-- Your objective --
In the data that follows, count each line with the string "filter"; the reply is the number only.

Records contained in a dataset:
This design comes from an exercise in tuning for small area and a short achievable clock period on the open sky130 flow, not from production work. In this exercise RTL edits were held to simulation tests only and were not proved equivalent to the original. Power and IR drop assume default switching activity.

## run A
Design filter, start of the top module:
module filter
  #(
    parameter WIDTH = 32,
    parameter MWIDTH = 1,
    parameter FLTLEN = 8,
    parameter ID = 123
    )
   (
    input wire                   clk,
    input wire                   rst_n,
    input wire [WIDTH-1:0]       in_data,
    input wire                   in_nd,
    input wire [MWIDTH-1:0]      in_m,
    input wire [32-1:0]  in_msg,
    input wire                   in_msg_nd,
    output wire [WIDTH-1:0]      out_data,
    output wire                  out_nd,
    output wire [MWIDTH-1:0]     out_m,
    output wire                  error
    );
   integer j;
   reg [1:0] g;
   always @(posedge clk)
     if (!rst_n)
       g <= 2'd0;
     else
       g <= g + 2'd1;
   wire last = (g == 2'd3);
   reg [2:0]   which_pos;
   reg         setting_taps;
   reg         tap_set_error;
   assign error = tap_set_error;
   wire hdr    = in_msg[32-1];
   wire our_id = (in_msg[16:7] == ID);
   always @(posedge clk)
     if (!rst_n) begin
        setting_taps <= 1'b0;
        tap_set_error <= 1'b0;
     end else if (in_msg_nd) begin
        if (hdr) begin
           if (setting_taps)
             tap_set_error <= 1'b1;
           if (our_id) begin
              which_pos <= 3'd0;
              setting_taps <= 1'b1;
           end
        end else if (setting_taps) begin
  ...
export LEC_CHECK = 0
export CAP_MARGIN = 20
export CORE_MARGIN = 2
export CORE_UTILIZATION = 40
export CTS_BUF_LIST = sky130_fd_sc_hd__clkbuf_8 sky130_fd_sc_hd__clkbuf_16
export CTS_CLUSTER_DIAMETER = 100
export CTS_CLUSTER_SIZE = 20
export SLEW_MARGIN = 20
create_clock -name core_clock -period 10.0 [get_ports {clk}]
standard.sh (not shown) runs the stock make flow with config.mk's settings and CLKGATE_MAP_FILE= SYNTH_SCRIPT=/design/flow/synth_recipe.tcl, a recipe that flattens the netlist after the stock synthesis.
==> flow/flow/run.sh <==
#!/bin/bash
# The standard layout with two changes in how it is made:
#  - after the standard synthesis, flow/fapol.py chooses the polarity of each
#    full-adder cell so that fewer inverters are needed (registers and their
#    names are untouched; the netlist computes the same function);
#  - timing repair aims past the 10 ns constraint, and the ports are buffered
#    with buf_2 cells.
# Each step's output goes to a log file of its own here (and ORFS's own logs
# stay under orfs/logs/).
set -euo pipefail
R=orfs/results/sky130hd/filter/base
bash standard.sh synth > make_synth.log 2>&1
cp $R/1_2_yosys.v $R/1_2_yosys_std.v
python3 flow/fapol.py $R/1_2_yosys_std.v $R/1_2_yosys.v > fapol.log 2>&1
rm -f $R/1_synth.odb
bash standard.sh SETUP_SLACK_MARGIN=6.7 "BUFFER_PORTS_ARGS=-buffer_cell sky130_fd_sc_hd__buf_2" finish > make_finish.log 2>&1
Other scripts of this flow, unchanged in this note and not shown: flow/flow/fapol.py
Every stage of the flow completed for run A, and the final layout passed the timing, DRC and antenna checks.
Changes in run B relative to run A:
# run A
export LEC_CHECK = 0
export CAP_MARGIN = 20
export CORE_MARGIN = 2
export CORE_UTILIZATION = 40
export CTS_BUF_LIST = sky130_fd_sc_hd__clkbuf_8 sky130_fd_sc_hd__clkbuf_16
export CTS_CLUSTER_DIAMETER = 100
export CTS_CLUSTER_SIZE = 20
export SLEW_MARGIN = 20
create_clock -name core_clock -period 10.0 [get_ports {clk}]
# run B
export LEC_CHECK = 0
export ABC_AREA = 1
export CAP_MARGIN = 20
export CORE_MARGIN = 2
export CORE_UTILIZATION = 40
export CTS_BUF_LIST = sky130_fd_sc_hd__clkbuf_8 sky130_fd_sc_hd__clkbuf_16
export CTS_CLUSTER_DIAMETER = 100
export CTS_CLUSTER_SIZE = 20
export SLEW_MARGIN = 20
create_clock -name core_clock -period 10.0 [get_ports {clk}]
Results
- Diff run A and run B: proportion of layout cells with a drive suffix above 1 higher in run B
- Run A leaves more setup margin than run B.
- When run B is set beside run A, its sequential standard cell area turns out to be 81 um^2 larger.
Here is what was changed in the inputs of run C compared with run B.
# run B
export LEC_CHECK = 0
export ABC_AREA = 1
export CAP_MARGIN = 20
export CORE_MARGIN = 2
export CORE_UTILIZATION = 40
export CTS_BUF_LIST = sky130_fd_sc_hd__clkbuf_8 sky130_fd_sc_hd__clkbuf_16
export CTS_CLUSTER_DIAMETER = 100
export CTS_CLUSTER_SIZE = 20
export SLEW_MARGIN = 20
create_clock -name core_clock -period 10.0 [get_ports {clk}]
# run C
export LEC_CHECK = 0
export CAP_MARGIN = 20
export CORE_MARGIN = 2
export CORE_UTILIZATION = 40
export CTS_BUF_LIST = sky130_fd_sc_hd__clkbuf_8 sky130_fd_sc_hd__clkbuf_16
export CTS_CLUSTER_DIAMETER = 100
export CTS_CLUSTER_SIZE = 20
export GPL_ROUTABILITY_DRIVEN = 0
export SLEW_MARGIN = 20
create_clock -name core_clock -period 10.0 [get_ports {clk}]
### Flow results
- Run C finished all stages; the layout is clean.
- The post-synthesis cell area number comes out higher for run B vs run C.
- Summary: with run B as the reference, combinational power in run C moved down by more than a quarter.
- Run B was larger in final cell area than run C.
- Initial DRC count of run C falls short of that of run B by more than 10%.
- Worst path setup slack after routing: run C and run B compared, higher one is run C
- Per the comparison of run C with run B, critical path depth in cells lost 1; wire length of the first global-routing pass lost about 6%; power share of the clock group picked up an extra 3.2 points.
- Est. power | run C vs run B | run C lower
- Comparing run C and run B, total wire length is lower on run C.
Input changes introduced in run D (baseline for comparison: run C):
# run C
export LEC_CHECK = 0
export CAP_MARGIN = 20
export CORE_MARGIN = 2
export CORE_UTILIZATION = 40
export CTS_BUF_LIST = sky130_fd_sc_hd__clkbuf_8 sky130_fd_sc_hd__clkbuf_16
export CTS_CLUSTER_DIAMETER = 100
export CTS_CLUSTER_SIZE = 20
export GPL_ROUTABILITY_DRIVEN = 0
export SLEW_MARGIN = 20
create_clock -name core_clock -period 10.0 [get_ports {clk}]
# run D
export LEC_CHECK = 0
export CAP_MARGIN = 20
export CORE_MARGIN = 2
export CORE_UTILIZATION = 40
export CTS_BUF_LIST = sky130_fd_sc_hd__clkbuf_8 sky130_fd_sc_hd__clkbuf_16
export CTS_CLUSTER_DIAMETER = 100
export CTS_CLUSTER_SIZE = 20
export SLEW_MARGIN = 20
create_clock -name core_clock -period 10.0 [get_ports {clk}]
diff --git a/flow/flow/run.sh b/flow/flow/run.sh
--- a/flow/flow/run.sh
+++ b/flow/flow/run.sh
@@ -14,3 +14,3 @@
 python3 flow/fapol.py $R/1_2_yosys_std.v $R/1_2_yosys.v > fapol.log 2>&1
 rm -f $R/1_synth.odb
-bash standard.sh SETUP_SLACK_MARGIN=6.7 "BUFFER_PORTS_ARGS=-buffer_cell sky130_fd_sc_hd__buf_2" finish > make_finish.log 2>&1
+bash standard.sh SETUP_SLACK_MARGIN=6.8 "BUFFER_PORTS_ARGS=-buffer_cell sky130_fd_sc_hd__buf_2" finish > make_finish.log 2>&1
Notes after the runs:
For run C, the slowest library cell on the worst path was sky130_fd_sc_hd__fa_1, unlike run D, where it was sky130_fd_sc_hd__edfxtp_1. Run D: post-placement worst setup slack 0.12 ns below run C. Run D vs. run C: delay of the slowest cell on the worst path went down by 0.17 ns. Looking at routed wire length, run D sits 4.0% above run C. Going from run C to run D, clock buffer count in the final layout went down about 4%, sequential power held, setup slack went up 0.043 ns, critical path depth went down 6, power held. Number of antenna violations at the first check in global routing delta for run D relative to run C: 2 lower.

========
job 3862:
Another version of the RTL of filter (not shown whole).
Size in the first run: ~4500 cells after synthesis, roughly 45000 um2 of cells after synthesis.
// filter
module filter
  #(
    parameter WIDTH = 32,
    parameter MWIDTH = 1,
    parameter FLTLEN = 8,
    parameter ID = 123
    )
   (
    input wire                   clk,
    input wire                   rst_n,
    input wire [WIDTH-1:0]       in_data,
    input wire                   in_nd,
    input wire [MWIDTH-1:0]      in_m,
    input wire [32-1:0]  in_msg,
    input wire                   in_msg_nd,
    output wire [WIDTH-1:0]      out_data,
    output wire                  out_nd,
    output wire [MWIDTH-1:0]     out_m,
    output wire                  error
    );
==> flow/config.mk <==
export PLATFORM = sky130hd
export DESIGN_NAME = filter
export DESIGN_NICKNAME = filter
export VERILOG_FILES = /design/flow/design.v
export SDC_FILE = /design/flow/constraint.sdc
export NUM_CORES = 4
export LEC_CHECK = 0
export CAP_MARGIN = 20
export CORE_MARGIN = 2
export CORE_UTILIZATION = 40
export CTS_BUF_LIST = sky130_fd_sc_hd__clkbuf_8
export CTS_CLUSTER_DIAMETER = 90
export CTS_CLUSTER_SIZE = 18
export SLEW_MARGIN = 20
==> flow/constraint.sdc <==
create_clock -name core_clock -period 10.0 [get_ports {clk}]
set_input_delay 2.0000 -clock core_clock [delete_from_list [all_inputs] [get_ports {clk}]]
set_output_delay 2.0000 -clock core_clock [all_outputs]
set_load 0.01 [all_outputs]
==> flow/flow/run.sh <==
#!/bin/bash
# The standard layout with two changes in how it is made:
#  - after the standard synthesis, flow/fapol.py chooses the polarity of each
#    full-adder cell so that fewer inverters are needed (registers and their
#    names are untouched; the netlist computes the same function);
#  - timing repair aims past the 10 ns constraint, and the ports are buffered
#    with buf_2 cells.
# Each step's output goes to a log file of its own here (and ORFS's own logs
# stay under orfs/logs/).
set -euo pipefail
R=orfs/results/sky130hd/filter/base
bash standard.sh synth > make_synth.log 2>&1
cp $R/1_2_yosys.v $R/1_2_yosys_std.v
python3 flow/fapol.py $R/1_2_yosys_std.v $R/1_2_yosys.v > fapol.log 2>&1
rm -f $R/1_synth.odb
bash standard.sh SETUP_SLACK_MARGIN=6.6 "BUFFER_PORTS_ARGS=-buffer_cell sky130_fd_sc_hd__buf_2" finish > make_finish.log 2>&1
Other scripts of this flow, unchanged in this note and not shown: flow/flow/fapol.py
Input-level comparison between job 7496 and job 3862:
diff --git a/flow/flow/run.sh b/flow/flow/run.sh
--- a/flow/flow/run.sh
+++ b/flow/flow/run.sh
@@ -14,3 +14,3 @@
 python3 flow/fapol.py $R/1_2_yosys_std.v $R/1_2_yosys.v > fapol.log 2>&1
 rm -f $R/1_synth.odb
-bash standard.sh SETUP_SLACK_MARGIN=6.6 "BUFFER_PORTS_ARGS=-buffer_cell sky130_fd_sc_hd__buf_2" finish > make_finish.log 2>&1
+bash standard.sh SETUP_SLACK_MARGIN=6.7 "BUFFER_PORTS_ARGS=-buffer_cell sky130_fd_sc_hd__buf_2" finish > make_finish.log 2>&1
diff --git a/flow/config.mk b/flow/config.mk
--- a/flow/config.mk
+++ b/flow/config.mk
@@ -9,6 +9,7 @@
 export CORE_MARGIN = 2
 export CORE_UTILIZATION = 40
-export CTS_BUF_LIST = sky130_fd_sc_hd__clkbuf_8
-export CTS_CLUSTER_DIAMETER = 90
-export CTS_CLUSTER_SIZE = 18
+export CTS_BUF_LIST = sky130_fd_sc_hd__clkbuf_8 sky130_fd_sc_hd__clkbuf_16
+export CTS_CLUSTER_DIAMETER = 100
+export CTS_CLUSTER_SIZE = 20
+export PLACE_DENSITY = 0.75
 export SLEW_MARGIN = 20
Results
Job 7496 vs job 3862: worst-margin pin slew up. The more densely filled core belongs to job 7496, not job 3862. Summary of job 7496 over job 3862: required time at the worst-slack endpoint now larger, global-route wire length before repair lost 4.3 mm. On job 7496: flip-flop and latch area is 0.66% higher than what job 3862 gave. edfxtp_1 as the standard cell with the maximum stage delay on the critical path was reported by job 3862, and dfxtp_2 by job 7496. Job 7496 reports a lower count of antenna diodes in the layout than job 3862 does. The estimated power of job 7496 ends up higher than the estimate for job 3862. Sort job 7496 and job 3862 by flip-flop and latch share of the layout cell area asc -> top: job 7496.
## Diff of input files: job 4663 against job 7496
diff --git a/flow/flow/run.sh b/flow/flow/run.sh
--- a/flow/flow/run.sh
+++ b/flow/flow/run.sh
@@ -14,3 +14,3 @@
 python3 flow/fapol.py $R/1_2_yosys_std.v $R/1_2_yosys.v > fapol.log 2>&1
 rm -f $R/1_synth.odb
-bash standard.sh SETUP_SLACK_MARGIN=6.7 "BUFFER_PORTS_ARGS=-buffer_cell sky130_fd_sc_hd__buf_2" finish > make_finish.log 2>&1
+bash standard.sh SETUP_SLACK_MARGIN=6.5 "BUFFER_PORTS_ARGS=-buffer_cell sky130_fd_sc_hd__buf_2" finish > make_finish.log 2>&1
diff --git a/flow/config.mk b/flow/config.mk
--- a/flow/config.mk
+++ b/flow/config.mk
@@ -9,7 +9,3 @@
 export CORE_MARGIN = 2
 export CORE_UTILIZATION = 40
-export CTS_BUF_LIST = sky130_fd_sc_hd__clkbuf_8 sky130_fd_sc_hd__clkbuf_16
-export CTS_CLUSTER_DIAMETER = 100
-export CTS_CLUSTER_SIZE = 20
-export PLACE_DENSITY = 0.75
 export SLEW_MARGIN = 20
==> comparison <==
Job 4663 ends up with a final hold slack that is 0.019 ns lower than in job 7496. ~same overall die area in job 4663 and job 7496. [compare] base=job 7496 new=job 4663: total number of cells along the worst setup path grew by 1; total of plain and repair buffers excluding clock buffers shrank by 3.6%.
For job 9775, these inputs were changed with respect to job 4663:
diff --git a/flow/flow/run.sh b/flow/flow/run.sh
--- a/flow/flow/run.sh
+++ b/flow/flow/run.sh
@@ -14,3 +14,3 @@
 python3 flow/fapol.py $R/1_2_yosys_std.v $R/1_2_yosys.v > fapol.log 2>&1
 rm -f $R/1_synth.odb
-bash standard.sh SETUP_SLACK_MARGIN=6.5 "BUFFER_PORTS_ARGS=-buffer_cell sky130_fd_sc_hd__buf_2" finish > make_finish.log 2>&1
+bash standard.sh SETUP_SLACK_MARGIN=6.7 "BUFFER_PORTS_ARGS=-buffer_cell sky130_fd_sc_hd__buf_2" finish > make_finish.log 2>&1
diff --git a/flow/config.mk b/flow/config.mk
--- a/flow/config.mk
+++ b/flow/config.mk
@@ -9,3 +9,6 @@
 export CORE_MARGIN = 2
 export CORE_UTILIZATION = 40
+export CTS_BUF_LIST = sky130_fd_sc_hd__clkbuf_8
+export CTS_CLUSTER_DIAMETER = 90
+export CTS_CLUSTER_SIZE = 18
 export SLEW_MARGIN = 20
==> run notes <==
- Re worst relative slew slack: job 4663 and job 9775 aren't equal, and the lower value belongs to job 9775.
- The higher worst setup slack of job 4663 and job 9775 is in job 9775.
- [job 9775] critical path depth fell 9 relative to job 4663

## port drivers added, routing unchanged
How much do the figures lean on ideal ports? The routed layouts below were timed once more, with nothing changed but the port constraints.
Step 1 sets driving cells, clkbuf_16 on the clock port and buf_2 on the other inputs (assumed; they add their load-dependent delay and slew).
Step 2 adds t to the input delays and takes it off the output delays; t is the mean of the earliest and latest rising clock arrival at the registers after step 1. Input paths then give back, and output paths get back, about the clock's delay inside the block.
Slacks: ideal / step 1 / step 2; pairs: ideal / step 1.
| run | shift t [ns] | slack for setup (ns) | worst data-port slew with drivers (ns) | pins driven straight from the clock port |
|---|---|---|---|---|
| run A | 0.726 | 6.778 / 6.720 / 6.312 | 0.06 | 1 |
| run B | 0.720 | 6.733 / 6.733 / 6.238 | 0.04 | 1 |
| run C | 0.726 | 6.778 / 6.720 / 6.312 | 0.06 | 1 |
| run D | 0.710 | 6.821 / 6.748 / 6.268 | 0.07 | 1 |
| job 3862 | 0.833 | 6.663 / 6.591 / 6.255 | 0.06 | 1 |
| job 7496 | 0.702 | 6.690 / 6.690 / 6.315 | 0.09 | 1 |
| job 4663 | 0.732 | 6.559 / 6.559 / 6.210 | 0.07 | 1 |
| job 9775 | 0.834 | 6.643 / 6.578 / 6.367 | 0.07 | 1 |
After both steps setup and hold are still met in every run listed. For run D, which loses most, drivers alone change the setup slack by -0.073 ns; drivers and shift together by -0.553 ns.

-- Output of the task --
9